The article written by one Indulekha Aravind leans heavily on a January 2025 (yes, you read that right – a year old) California court order in an ongoing divorce case to build what TNM calls an “extensive profile” of the tech entrepreneur. But what readers are actually being asked to pay for is not investigative journalism or public-interest reporting – it is access to a carefully constructed takedown of a private individual’s personal life.
Let us be clear at the outset: this is not a report in public interest. This is not about corporate governance, national security, or wrongdoing affecting citizens. This is a personal marital dispute, still under adjudication in a foreign court, now repackaged as a moral exposé because the subject does not fit TNM’s ideological comfort zone.
From Explainer To Executioner
For a publication that routinely lectures others about ethics, restraint, and responsible journalism, TNM’s decision to turn a divorce case into a political and moral indictment is telling.
The article is structured not to inform, but to discredit:
Vembu’s public persona is dragged in only to be mocked.
His spiritual language is framed as hypocrisy.
His choice to live in rural Tamil Nadu is subtly sneered at.
His public statements on dharma and money are juxtaposed with selectively quoted court observations to invite character judgement.
This is character assassination by innuendo.
What TNM Won’t Tell You
Pre-Trial ≠ Final Guilt
One of the most serious distortions in TNM’s so-called “exclusive” is its treatment of interim judicial language as moral verdict.
The article repeatedly foregrounds phrases used by the judge, such as “acted without regard for the law” and “duplicitously”, to construct a damaging portrait of Sridhar Vembu. What it does not stress, even once, is that these observations arise from pre-trial, interim proceedings, based on a limited evidentiary record, where courts routinely err on the side of protecting the allegedly weaker spouse.
This is standard practice in high-value divorce litigation. It is not a finding of fraud, criminality, or final misconduct.
There is no sustained explanation that the case is still being litigated, discovery is ongoing, and interim orders are often revisited, modified, or overturned as fuller records emerge.
TNM mentions Vembu’s denials only in passing, while giving exhaustive space to the most damaging judicial language, thereby creating the impression of a settled case when no such settlement exists.

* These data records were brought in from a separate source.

==> ./run.sh <==
#!/bin/bash
# OpenROAD 26Q1-2900-gdf79404cd8, Yosys 0.63+post, stock flow scripts
make -C /OpenROAD-flow-scripts/flow DESIGN_CONFIG=/design/flow/config.mk WORK_HOME=/design/flow/orfs finish
==> ./config.mk <==
export PLATFORM = sky130hd
export DESIGN_NAME = encoder
export DESIGN_NICKNAME = encoder
export VERILOG_FILES = /design/flow/design.v
export SDC_FILE = /design/flow/constraint.sdc
export NUM_CORES = 4
export LEC_CHECK = 1
export CORE_AREA = 10 10 70 70
export DIE_AREA = 0 0 80 80
==> ./constraint.sdc <==
current_design encoder

set clk_period 1.5
set clk_io_pct 0.2

create_clock -name clk0 -period $clk_period

set non_clock_inputs [all_inputs -no_clocks]
set_input_delay [expr $clk_period * $clk_io_pct] -clock clk0 $non_clock_inputs
set_output_delay [expr $clk_period * $clk_io_pct] -clock clk0 [all_outputs]
==> /design/flow/design.v <==
module debouncer(pb, clk_in, out_1);  
	input pb, clk_in;
	output out_1;
	wire clk_out;
	wire q1, q2, q2_bar, tmp;
	Slow_Clock_4Hz cl1(clk_in, clk_out);
	D_flip_flop d1(clk_out, pb, q1);
	D_flip_flop d2(clk_out, q1, q2);
	assign q2_bar = ~q2;
	assign out_1 = q1 & q2_bar;
endmodule
module D_flip_flop(clk, d, q, qbar);
	input clk, d;
	output reg q;
	output reg qbar;
	always @(posedge clk)
	begin
		q = d;
		qbar = ~q;
	end
endmodule
module Slow_Clock_4Hz(clk_in, clk_out);
	input clk_in;
	output clk_out;
	reg [30:0] count = 0;
	reg clk_out;
	always @(posedge clk_in)
	begin
		count = count + 1;
		if (count >= 500_000)
		begin
			count = 0;
			clk_out = ~clk_out;
		end
	end
endmodule
module Slow_Clock_100kHz(clk_in, clk_out);
	input clk_in;
	output clk_out;
	reg [30:0] count = 0;
	reg clk_out;
	always @(posedge clk_in)
	begin
		count = count + 1;
		if (count >= 1_000)
		begin
			count = 0;
			clk_out = ~clk_out;
		end
	end
endmodule	
==> /design/flow/run.sh <==
#!/bin/bash
# OpenROAD 26Q1-2900-gdf79404cd8, Yosys 0.63+post, stock flow scripts
make -C /OpenROAD-flow-scripts/flow DESIGN_CONFIG=/design/flow/config.mk WORK_HOME=/design/flow/orfs finish
==> /design/flow/config.mk <==
export PLATFORM = sky130hd
export DESIGN_NAME = Slow_Clock_100kHz
export DESIGN_NICKNAME = Slow_Clock_100kHz
export VERILOG_FILES = /design/flow/design.v
export SDC_FILE = /design/flow/constraint.sdc
export NUM_CORES = 4
export LEC_CHECK = 1
export CORE_AREA = 10 10 94 94
export DIE_AREA = 0 0 104 104
==> /design/flow/constraint.sdc <==
current_design Slow_Clock_100kHz

set clk_period 3.5
set clk_io_pct 0.2

create_clock -name clk0 -period $clk_period [get_ports {clk_in}]

set non_clock_inputs [all_inputs -no_clocks]
set_input_delay [expr $clk_period * $clk_io_pct] -clock clk0 $non_clock_inputs
set_output_delay [expr $clk_period * $clk_io_pct] -clock clk0 [all_outputs]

Confusing A “Bond” With Guilt Or Liquidity
The $1.7-billion figure is presented with maximal shock value, but with minimal explanation.
What the order requires is a bond to secure potential claims, not a confirmed payout, fine, or judgement. Failure or refusal to post such a bond does not, by itself, prove that Vembu has $1.7 billion in liquid US assets, that the entire amount is personally accessible to him, or that all questioned corporate structures are fraudulent.
The bond amount appears calibrated to the alleged global value of Zoho-linked assets, not to demonstrable liquid wealth under US jurisdiction. TNM does not engage with this distinction at all. Instead, it subtly implies that non-payment is evidence of bad faith – an inference that the court itself has not conclusively made.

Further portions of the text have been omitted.